It looks like the hiring (and retention) shortage isn't just for rank-and-file minimum wage jobs.
UBS has now said that, amidst historic competition and a "retention crisis" in the investment banking world (which we noted weeks ago), it is going to pay a one time $40,000 bonus to its global banking analysts when they are promoted. This is double what some of the bank's competitors are offering.
It's part of a push for lenders "to reward and retain younger employees weighed down by a surge in business and a prolonged work-from-home grind," according to BNN Bloomberg.
The bank is planning on paying the bonus to analysts who are promoted to associates, on top of regular salary increases. It marks a bonus that is about 30% of the base pay of a newly promoted associate.

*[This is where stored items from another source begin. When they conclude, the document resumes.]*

<file path="config.mk">
export PLATFORM = sky130hd
export DESIGN_NAME = reset_sequencer
export DESIGN_NICKNAME = d
export VERILOG_FILES = /design/src/rtl/reset_sequencer.sv
export SDC_FILE = /design/constraint.sdc
export NUM_CORES = 1
export LEC_CHECK = 0
export BUFFER_PORTS_ARGS = -buffer_cell sky130_fd_sc_hd__buf_2
export CORE_MARGIN = 5
export CORE_UTILIZATION = 25
export DETAILED_ROUTE_END_ITERATION = 8
export GPL_ROUTABILITY_DRIVEN = 0
export PLACE_DENSITY_LB_ADDON = 0.15
export SETUP_SLACK_MARGIN = 0.3
export SLEW_MARGIN = 30
export SYNTH_ARGS = -nofsm -noshare
export SYNTH_HDL_FRONTEND = slang
export SYNTH_SLANG_ARGS = --single-unit
</file>
<file path="constraint.sdc">
create_clock -name clk1 -period 4 [get_ports clk1]
set_input_delay 0 -clock clk1 [delete_from_list [all_inputs] [get_ports clk1]]
set_output_delay 0 -clock clk1 [all_outputs]
set_load 0.01 [all_outputs]
</file>
<file path="src/rtl/reset_sequencer.sv">
// Boot reset sequencer: strobes the PC write during reset hold, settles, optionally halts, then issues go_fetch.
// Latency: all outputs registered; go_fetch is high SETTLE_CYCLES edges after the hold-release edge.
// Backpressure: none; hold re-assertion pre-empts every other transition.
module reset_sequencer #(
    parameter int SETTLE_CYCLES = 4,
    parameter int CNT_WIDTH     = 3
) (
    input  logic       clk1,
    input  logic       nreset,
    input  logic       nrsthold,
    input  logic       fphalt,
    input  logic       fpstart,
    output logic       nwpc,
    output logic       nirst,
    output logic       go_fetch,
    output logic       running,
    output logic       vecfail,
    output logic [2:0] state
);

    typedef enum logic [2:0] {
        ST_RST    = 3'd0,
        ST_HOLD   = 3'd1,
        ST_SETTLE = 3'd2,
        ST_HALT   = 3'd3,
        ST_FETCH  = 3'd4,
        ST_RUN    = 3'd5
    } state_t;

    localparam logic [CNT_WIDTH-1:0] LP_CNT_LAST = CNT_WIDTH'(SETTLE_CYCLES - 1);

    state_t               r_state;
    state_t               w_state_nxt;
    logic [CNT_WIDTH-1:0] r_cnt;
    logic [CNT_WIDTH-1:0] w_cnt_nxt;
    logic                 r_vec_wr;
    logic                 w_vec_wr_nxt;
    logic                 r_vecfail;
    logic                 w_vecfail_nxt;
    logic                 w_pc_wr;

    logic                 r_fph_s1;
    logic                 r_fph_s2;
    logic                 r_fps_s1;
    logic                 r_fps_s2;
    logic                 r_fps_s3;
    logic                 w_start_edge;

    logic                 r_nwpc;
    logic                 r_nirst;
    logic                 r_go_fetch;
    logic                 r_running;

    // Front-panel inputs are asynchronous: two-flop synchronisers, plus a third flop on start for edge detection.
    always_ff @(posedge clk1 or negedge nreset) begin
        if (!nreset) begin
            r_fph_s1 <= 1'b0;
            r_fph_s2 <= 1'b0;
            r_fps_s1 <= 1'b0;
            r_fps_s2 <= 1'b0;
            r_fps_s3 <= 1'b0;
        end else begin
            r_fph_s1 <= fphalt;
            r_fph_s2 <= r_fph_s1;
            r_fps_s1 <= fpstart;
            r_fps_s2 <= r_fps_s1;
            r_fps_s3 <= r_fps_s2;
        end
    end

    assign w_start_edge = r_fps_s2 & ~r_fps_s3;

    always_comb begin
        w_state_nxt   = r_state;
        w_cnt_nxt     = r_cnt;
        w_vec_wr_nxt  = r_vec_wr;
        w_vecfail_nxt = r_vecfail;
        w_pc_wr       = 1'b0;

        case (r_state)
            ST_RST: begin
                w_state_nxt = ST_HOLD;
            end
            ST_HOLD: begin
                if (!nrsthold) begin
                    w_pc_wr      = 1'b1;
                    w_vec_wr_nxt = 1'b1;
                end else begin
                    w_state_nxt = ST_SETTLE;
                    w_cnt_nxt   = '0;
                    if (!r_vec_wr) begin
                        w_vecfail_nxt = 1'b1;
                    end
                end
            end
            ST_SETTLE: begin
                if (nrsthold) begin
                    if (r_cnt == LP_CNT_LAST) begin
                        w_state_nxt = (r_vecfail || r_fph_s2) ? ST_HALT : ST_FETCH;
                    end else begin
                        w_cnt_nxt = r_cnt + 1'b1;
                    end
                end
            end
            ST_HALT: begin
                if (nrsthold && w_start_edge && !r_vecfail) begin
                    w_state_nxt = ST_FETCH;
                end
            end
            ST_FETCH: begin
                w_state_nxt = ST_RUN;
            end
            ST_RUN: begin
                w_state_nxt = ST_RUN;
            end
            default: begin
                w_state_nxt = ST_RST;
            end
        endcase

        // Re-assertion wins over every other transition; the flag restarts and this cycle's PC write sets it.
        if (!nrsthold && (r_state == ST_SETTLE || r_state == ST_HALT ||
                          r_state == ST_FETCH  || r_state == ST_RUN)) begin
            w_state_nxt  = ST_HOLD;
            w_pc_wr      = 1'b1;
            w_vec_wr_nxt = 1'b1;
        end
    end

    always_ff @(posedge clk1 or negedge nreset) begin
        if (!nreset) begin
            r_state    <= ST_RST;
            r_cnt      <= '0;
            r_vec_wr   <= 1'b0;
            r_vecfail  <= 1'b0;
            r_nwpc     <= 1'b1;
            r_nirst    <= 1'b0;
            r_go_fetch <= 1'b0;
            r_running  <= 1'b0;
        end else begin
            r_state    <= w_state_nxt;
            r_cnt      <= w_cnt_nxt;
            r_vec_wr   <= w_vec_wr_nxt;
            r_vecfail  <= w_vecfail_nxt;
            r_nwpc     <= ~w_pc_wr;
            r_nirst    <= (w_state_nxt == ST_FETCH) || (w_state_nxt == ST_RUN);
            r_go_fetch <= (w_state_nxt == ST_FETCH);
            r_running  <= (w_state_nxt == ST_RUN);
        end
    end

    assign nwpc     = r_nwpc;
    assign nirst    = r_nirst;
    assign go_fetch = r_go_fetch;
    assign running  = r_running;
    assign vecfail  = r_vecfail;
    assign state    = r_state;

endmodule

</file>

Recall, last month, junior bankers at Goldman Sachs spoke out about long hours worked during the SPAC boom. Their public outcry catalyzed a trend of other banks and employers rushing to kiss the ass of their respective employees to avoid turnover, and (likely more important) a PR crisis.
Weeks later, we profiled how the world’s top professional service firms and banks were showering their employees with luxury gifts and bonuses to try and prevent them from moving on to other opportunities. Even law firms were feeling the crunch; Financial Times reported last month that Davis Polk & Wardwell and Simpson Thacher & Bartlett, two elite law firms, gave one time bonuses between $12,000 and $64,000 to their employees for their "hard work during the pandemic".
Latham & Watkins and Goodwin Procter also followed suit. Goodwin's employees will be paid in two tranches, one in July and another in October.
Investment bank Jefferies gave its employees a choice of a Peloton, a Mirror or various Apple products. David Polk offered its employees wine packages, gift cards and shopping sprees. Credit Suisse - who has larger, Archegos-sized problems on its hands right now - said it would pay its junior staff $20,000 in bonuses.
We have also noted at length the ongoing labor shortage that has developed as a result of the government paying the unemployed more to stay home than they would make in the labor force.
Trillions in Biden stimulus has incentivized workers to not seek gainful employment, but rather to sit back and collect the next stimmy check for doing absolutely nothing in what is becoming the world's greatest "under the radar" experiment in Universal Basic Income.
Even more amazing: a stunning 91% of small businesses surveyed by the NFIB said they had few or no qualified applicants for job openings in the past three months, tied for the third highest since that question was added to the NFIB survey in 1993.